What you are asked to do: Your task is to restate word for word the lines of the listing below that start at the one containing "(*): line 45" and run to the end; please add nothing.
** Opening Stored data block **
## src/rtl/wptr_full.sv

```systemverilog
// Write-side pointer, full flag and fill level for an asynchronous FIFO.
// Optional almost-full comparator enabled by defining WPTR_FULL_ALMOST_EN.
module wptr_full #(
  parameter int addr_width   = 8,
  parameter int afull_thresh = 2**addr_width - 4
) (
  input  logic                  wclk,
  input  logic                  wrst,
  input  logic                  winc,
  input  logic [addr_width:0]   wq2_rptr,
  output logic [addr_width-1:0] waddr,
  output logic [addr_width:0]   wptr,
  output logic                  wfull,
  output logic [addr_width:0]   wlevel,
  output logic                  walmost_full,
  output logic                  woverflow
);

  localparam int aw = addr_width;

  if (addr_width < 2 || afull_thresh < 0 || afull_thresh > 2**addr_width) begin : g_param_check
    $error("wptr_full: addr_width must be >= 2 and afull_thresh within 0..2**addr_width");
  end

  logic [aw:0] wbin;
  logic [aw:0] wbinnext;
  logic [aw:0] wgraynext;
  logic [aw:0] rbin_s;
  logic [aw:0] level_next;
  logic [aw:0] full_ptr;
  logic        wpush;

  // NOTE: every variable driven in always_comb gets a default first, so no
  // path through the block can leave it unassigned and infer a latch.
  always_comb begin
    rbin_s = '0;
    for (int i = 0; i <= aw; i++) begin
      rbin_s[i] = ^(wq2_rptr >> i);
    end
  end

  assign wpush      = winc & ~wfull;
  assign wbinnext   = wbin + {{aw{1'b0}}, wpush};
  assign wgraynext  = (wbinnext >> 1) ^ wbinnext;
  assign level_next = wbinnext - rbin_s;
  // Full when the write pointer is one lap ahead: top two Gray bits inverted.
  assign full_ptr   = {~wq2_rptr[aw:aw-1], wq2_rptr[aw-2:0]};
  assign waddr      = wbin[aw-1:0];

  // NOTE: sequential state uses non-blocking assignments so every register
  // samples the pre-edge values regardless of statement order.
  always_ff @(posedge wclk) begin
    if (wrst) begin
      wbin      <= '0;
      wptr      <= '0;
      wfull     <= 1'b0;
      wlevel    <= '0;
      woverflow <= 1'b0;
    end else begin
      wbin   <= wbinnext;
      wptr   <= wgraynext;
      wfull  <= (wgraynext == full_ptr);
      wlevel <= level_next;
      if (winc && wfull) begin
        woverflow <= 1'b1;
      end
    end
  end

`ifdef WPTR_FULL_ALMOST_EN
  localparam logic [aw:0] afull_lvl = (aw + 1)'(afull_thresh);

  always_ff @(posedge wclk) begin
    if (wrst) begin
      walmost_full <= 1'b0;
    end else begin
      walmost_full <= (level_next >= afull_lvl);
    end
  end
`else
  assign walmost_full = 1'b0;
`endif

endmodule
```

## config.mk

```make
export PLATFORM = sky130hd
export DESIGN_NAME = wptr_full
export DESIGN_NICKNAME = d
export VERILOG_FILES = /design/src/rtl/wptr_full.sv
export SDC_FILE = /design/constraint.sdc
export NUM_CORES = 1
export LEC_CHECK = 0
export CAP_MARGIN = 20
export CORE_MARGIN = 5
export CORE_UTILIZATION = 50
export CTS_CLUSTER_DIAMETER = 40
export DETAILED_ROUTE_END_ITERATION = 10
export HOLD_SLACK_MARGIN = 0.08
export PLACE_DENSITY = 0.79
export SLEW_MARGIN = 20
export SYNTH_ARGS = -nofsm -noshare
export SYNTH_HDL_FRONTEND = slang
export SYNTH_SLANG_ARGS = --single-unit
```

## constraint.sdc

```tcl
create_clock -name wclk -period 3.94 [get_ports wclk]
set_clock_uncertainty 0.2 [all_clocks]
set_input_delay 0.394 -clock wclk [delete_from_list [all_inputs] [get_ports wclk]]
set_output_delay 0.394 -clock wclk [all_outputs]
set_load 0.05 [all_outputs]
```

### Yosys cells after proc, flatten, opt, wreduce, memory -nomap -nowiden

Index checks and enable logic that the tools add are counted.

* input bits: 12
* flip-flop bits (word level): 29
* output and inout bits: 29

* $add $sub $neg: 2
* bitwise gates (word level): 4
* reductions and logical operators: 10
* equality and inequality tests: 1

Operator list (number)
* 9-bit parity: 9
* 9-bit by 1-bit adder with 9-bit output: 1
* 9-bit equality test: 1
* 9-bit subtractor: 1
* 8-bit by 9-bit bitwise XOR with 9-bit output: 1
* 2-bit inverter: 1
* 1-bit AND: 1
* 1-bit logical AND: 1
* 1-bit inverter: 1

### Longest topological paths before layout

* word-level depth: 5
* gate-level depth with buffers: 14
* mapped depth without buffers: 14

### Least setup slack after synthesis

Ideal clock, no wire load.

* path type: register to register
* start point: reg wfull
* end point: reg wlevel[8]
* setup slack: 0.437 ns
* period minus slack after synthesis: 3.503 ns
* arrival: 3.166 ns
* setup time: 0.137 ns
* path buffers: 0
* stages on the path, launching flop included: 14
* cell sequence: dfxtp_1 nor2b_1 ha_1 ha_1 nand3_1 nor2_1 xnor2_1 inv_1 ha_1 nand3_1 o31ai_1 nor4b_1 a311oi_1 o311ai_1

* word-level cells in the longest chain between the ends: 4

Ends and longest elaborated chain
* start, declared: line 13 `output logic wfull,`
* start signal, assigned: line 62 `wfull <= (wgraynext == full_ptr);`
* 1-bit inverter: line 42 `assign wpush = winc & ~wfull;`
* 1-bit AND: line 42
* 9-bit by 1-bit adder with 9-bit output: line 43 `assign wbinnext = wbin + {{aw{1'b0}}, wpush};`
* 9-bit subtractor: line 45 `assign level_next = wbinnext - rbin_s;`
* end signal, assigned: line 63 `wlevel <= level_next;`
* end, declared: line 14 `output logic [addr_width:0] wlevel,`

Every way passes these cells.
A chain may end at the register's enable or synchronous reset.

### Final worst setup path

* start point: in wq2_rptr[6]
* end point: reg wlevel[7]

* word-level cells in the longest chain between the ends: 2
* elaborated cells on any way between the ends: 8
* those cells by class: add/sub: 1; reduce/logical: 7

Ends and longest elaborated chain
* start, declared: line 10 `input logic [addr_width:0] wq2_rptr,`
* 9-bit parity: line 38 `rbin_s[i] = ^(wq2_rptr >> i);`
* 9-bit subtractor (*): line 45

Mark *: on every way between the ends. The rest lies on a longest branch, timed or not.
** Closing Stored data block **
Finished exercise:
* 9-bit subtractor (*): line 45

Mark *: on every way between the ends. The rest lies on a longest branch, timed or not.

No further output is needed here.